The UK government doesn’t need Scottish approval to serve an Art. 50 notice on the EU. Once they serve that notice, then the UK will exit the EU in two years’ time, unless the EU member states agree otherwise. There is nothing Scotland (which is not an EU member state) can do to prevent these events unfolding.
What the Scots can do is refuse to co-operate with implementing whatever agreement is made regarding the terms on which the UK leaves. (And they can refuse to co-operate with the making of the agreement in the first place.) That would leave the UK government with a choice between (a) exiting on the default terms, not on the agreed terms, or (b) revoking the devolution of power to Scotland to the extent necessary to allow the UK government to implement the agreement. That would be a very unpalatable choice for any UK government to have to make; each of the altenatives is worse than the other, so to speak. But if push really came to shove, the UK government would have to do one or other of these things, and Brexit would happen.
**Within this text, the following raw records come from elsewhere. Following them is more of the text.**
===== src/rtl/core/thread_stack_bounds_table_defines.svh =====
// assertion macros shared by the rtl
`ifndef THREAD_STACK_BOUNDS_TABLE_DEFINES_SVH
`define THREAD_STACK_BOUNDS_TABLE_DEFINES_SVH

// same-cycle implication, checked out of reset
`define TSBT_ASSERT_IMPL(label, ante, cons) \
  label: assert property (@(posedge clk) disable iff (!rst_n) (ante) |-> (cons)) \
    else $error("tsbt same-cycle check failed");

// next-cycle implication, checked out of reset
`define TSBT_ASSERT_NEXT(label, ante, cons) \
  label: assert property (@(posedge clk) disable iff (!rst_n) (ante) |=> (cons)) \
    else $error("tsbt next-cycle check failed");

`endif


===== src/rtl/core/tsbt_pkg.sv =====
`default_nettype none

package tsbt_pkg;

  localparam int ENTRIES   = 16;
  localparam int ADDR_BITS = 32;
  // stored address width: input fields carry 32 bits at most
  localparam int AW        = (ADDR_BITS < 32) ? ADDR_BITS : 32;

  typedef enum logic [1:0] {
    OP_REGISTER   = 2'd0,
    OP_UNREGISTER = 2'd1,
    OP_CHECK_PTR  = 2'd2,
    OP_CHECK_BASE = 2'd3
  } opcode_t;

  // per-slot compare results against the current query
  typedef struct packed {
    logic valid;
    logic hit;
    logic below;
    logic above;
    logic at_end;
  } slot_status_t;

endpackage

`default_nettype wire


===== src/rtl/core/tsbt_slot.sv =====
`default_nettype none

module tsbt_slot (
  input  wire logic                     clk,
  input  wire logic                     rst_n,
  input  wire logic                     wr_en,
  input  wire logic                     clr_en,
  input  wire logic [31:0]              wr_tid,
  input  wire logic [tsbt_pkg::AW-1:0]  wr_start,
  input  wire logic [tsbt_pkg::AW-1:0]  wr_len,
  input  wire logic [31:0]              q_tid,
  input  wire logic [tsbt_pkg::AW-1:0]  q_addr,
  output tsbt_pkg::slot_status_t        status
);
  import tsbt_pkg::*;

  logic          valid_r;
  logic [31:0]   tid_r;
  logic [AW-1:0] start_r;
  logic [AW-1:0] len_r;
  logic [AW:0]   end_w;

  always_ff @(posedge clk) begin
    if (!rst_n) begin
      valid_r <= 1'b0;
    end else if (wr_en) begin
      valid_r <= 1'b1;
    end else if (clr_en) begin
      valid_r <= 1'b0;
    end
  end

  always_ff @(posedge clk) begin
    if (wr_en) begin
      tid_r   <= wr_tid;
      start_r <= wr_start;
      len_r   <= wr_len;
    end
  end

  // region end one bit wider, never wraps
  assign end_w = {1'b0, start_r} + {1'b0, len_r};

  assign status.valid  = valid_r;
  assign status.hit    = valid_r && (tid_r == q_tid);
  assign status.below  = q_addr < start_r;
  assign status.above  = {1'b0, q_addr} > end_w;
  assign status.at_end = {1'b0, q_addr} == end_w;

endmodule

`default_nettype wire


===== src/rtl/core/thread_stack_bounds_table.sv =====
// channel | ports                                                   | direction
// --------+---------------------------------------------------------+----------
// input   | in_valid/in_ready, in_opcode, in_thread_id,             | in
//         | in_address, in_region_size                              |
// result  | out_valid/out_ready, out_verdict, out_entry_found,      | out
//         | out_table_full                                          |
//
// one transfer in, one transfer out per operation, through the input register stage and
// the result register; one operation per cycle sustained while out_ready stays high
// the cycle is set by the parallel tag compare and region-end add in every slot;
// table updates land at the edge the result is registered, so the next operation sees them
// synchronous active-low reset empties every slot; stored fields need no reset
// a stalled result holds both registers; in_ready drops only while both are occupied
`default_nettype none
`include "thread_stack_bounds_table_defines.svh"

module thread_stack_bounds_table (
  input  wire logic        clk,
  input  wire logic        rst_n,
  input  wire logic        in_valid,
  output logic             in_ready,
  input  wire logic [1:0]  in_opcode,
  input  wire logic [31:0] in_thread_id,
  input  wire logic [31:0] in_address,
  input  wire logic [31:0] in_region_size,
  output logic             out_valid,
  input  wire logic        out_ready,
  output logic             out_verdict,
  output logic             out_entry_found,
  output logic             out_table_full
);
  import tsbt_pkg::*;

  // input register stage
  logic          s1_valid_r;
  opcode_t       s1_op_r;
  logic [31:0]   s1_tid_r;
  logic [AW-1:0] s1_addr_r;
  logic [AW-1:0] s1_size_r;

  // result register
  logic out_valid_r;
  logic verdict_r;
  logic found_r;
  logic full_r;

  logic verdict_nxt;
  logic full_nxt;

  logic advance;

  slot_status_t       slot_st [ENTRIES];
  logic [ENTRIES-1:0] valid_vec;
  logic [ENTRIES-1:0] hit_vec;
  logic [ENTRIES-1:0] below_vec;
  logic [ENTRIES-1:0] above_vec;
  logic [ENTRIES-1:0] end_vec;
  logic [ENTRIES-1:0] free_vec;
  logic [ENTRIES-1:0] hit_first;
  logic [ENTRIES-1:0] free_first;
  logic [ENTRIES-1:0] wr_vec;
  logic [ENTRIES-1:0] clr_vec;

  logic found;
  logic any_free;
  logic ops_ok;
  logic sel_below;
  logic sel_above;
  logic sel_end;

  // the stage moves on whenever the result register is empty or being drained
  assign advance  = s1_valid_r && (!out_valid_r || out_ready);
  assign in_ready = !s1_valid_r || advance;

  always_ff @(posedge clk) begin
    if (!rst_n) begin
      s1_valid_r <= 1'b0;
    end else if (in_ready) begin
      s1_valid_r <= in_valid;
    end
  end

  always_ff @(posedge clk) begin
    if (in_valid && in_ready) begin
      s1_op_r   <= opcode_t'(in_opcode);
      s1_tid_r  <= in_thread_id;
      s1_addr_r <= in_address[AW-1:0];
      s1_size_r <= in_region_size[AW-1:0];
    end
  end

  // slot array: every slot compares against the query in parallel
  for (genvar g = 0; g < ENTRIES; g++) begin : g_slot
    tsbt_slot u_slot (
      .clk      (clk),
      .rst_n    (rst_n),
      .wr_en    (wr_vec[g]),
      .clr_en   (clr_vec[g]),
      .wr_tid   (s1_tid_r),
      .wr_start (s1_addr_r),
      .wr_len   (s1_size_r),
      .q_tid    (s1_tid_r),
      .q_addr   (s1_addr_r),
      .status   (slot_st[g])
    );
    assign valid_vec[g] = slot_st[g].valid;
    assign hit_vec[g]   = slot_st[g].hit;
    assign below_vec[g] = slot_st[g].below;
    assign above_vec[g] = slot_st[g].above;
    assign end_vec[g]   = slot_st[g].at_end;
  end

  assign free_vec = ~valid_vec;

  // lowest set bit wins, for both the match and the free slot
  assign hit_first  = hit_vec & (~hit_vec + ENTRIES'(1));
  assign free_first = free_vec & (~free_vec + ENTRIES'(1));

  assign found     = |hit_vec;
  assign any_free  = |free_vec;
  assign ops_ok    = (s1_addr_r != '0) && (s1_size_r != '0);
  assign sel_below = |(hit_first & below_vec);
  assign sel_above = |(hit_first & above_vec);
  assign sel_end   = |(hit_first & end_vec);

  // table writes: overwrite a matching slot, else fill the lowest free one; unregister clears the match
  always_comb begin
    wr_vec  = '0;
    clr_vec = '0;
    if (advance) begin
      if (s1_op_r == OP_REGISTER && ops_ok) begin
        wr_vec = found ? hit_first : free_first;
      end
      if (s1_op_r == OP_UNREGISTER) begin
        clr_vec = hit_first;
      end
    end
  end

  always_comb begin
    verdict_nxt = 1'b0;
    full_nxt    = 1'b0;
    unique case (s1_op_r)
      OP_REGISTER: begin
        if (ops_ok) begin
          verdict_nxt = found || any_free;
          full_nxt    = !(found || any_free);
        end
      end
      OP_UNREGISTER: begin
        verdict_nxt = found;
      end
      OP_CHECK_PTR: begin
        // unknown thread reads as valid; bounds inclusive at both ends
        verdict_nxt = !(found && (sel_below || sel_above));
      end
      OP_CHECK_BASE: begin
        verdict_nxt = found && sel_end;
      end
      default: begin
        verdict_nxt = 1'b0;
      end
    endcase
  end

  always_ff @(posedge clk) begin
    if (!rst_n) begin
      out_valid_r <= 1'b0;
    end else if (advance) begin
      out_valid_r <= 1'b1;
    end else if (out_ready) begin
      out_valid_r <= 1'b0;
    end
  end

  always_ff @(posedge clk) begin
    if (advance) begin
      verdict_r <= verdict_nxt;
      found_r   <= found;
      full_r    <= full_nxt;
    end
  end

  assign out_valid       = out_valid_r;
  assign out_verdict     = verdict_r;
  assign out_entry_found = found_r;
  assign out_table_full  = full_r;

  // a thread id never sits in two valid slots
  `TSBT_ASSERT_IMPL(a_single_hit, s1_valid_r, $onehot0(hit_vec))
  // full is only reported when no slot is free
  `TSBT_ASSERT_IMPL(a_full_no_free, advance && full_nxt, &valid_vec)
  // a full report never carries an accepted verdict
  `TSBT_ASSERT_NEXT(a_full_rejects, advance && full_nxt, out_table_full && !out_verdict)
  // a register or unregister touches at most one slot
  `TSBT_ASSERT_IMPL(a_one_slot_write, advance, $onehot0(wr_vec | clr_vec))

endmodule

`default_nettype wire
I think the Scots are well-positioned to insist on a signifant input into how Brexit happens. But, ultimately, if the UK government is determined on Brexit, the Scots can’t stop it.
About that:
It turns out that the website on which the signatures are collected has no mechanism for ensuring that the people signing the petition are from Britain, or are citizens, or are even human beings. Pranksters on 4chan are bragging about using bots to post thousands of signatures.
I don’t think it’s a logical mistake, I think they’re just meaning “the vote” to implicitly mean “the winning vote”.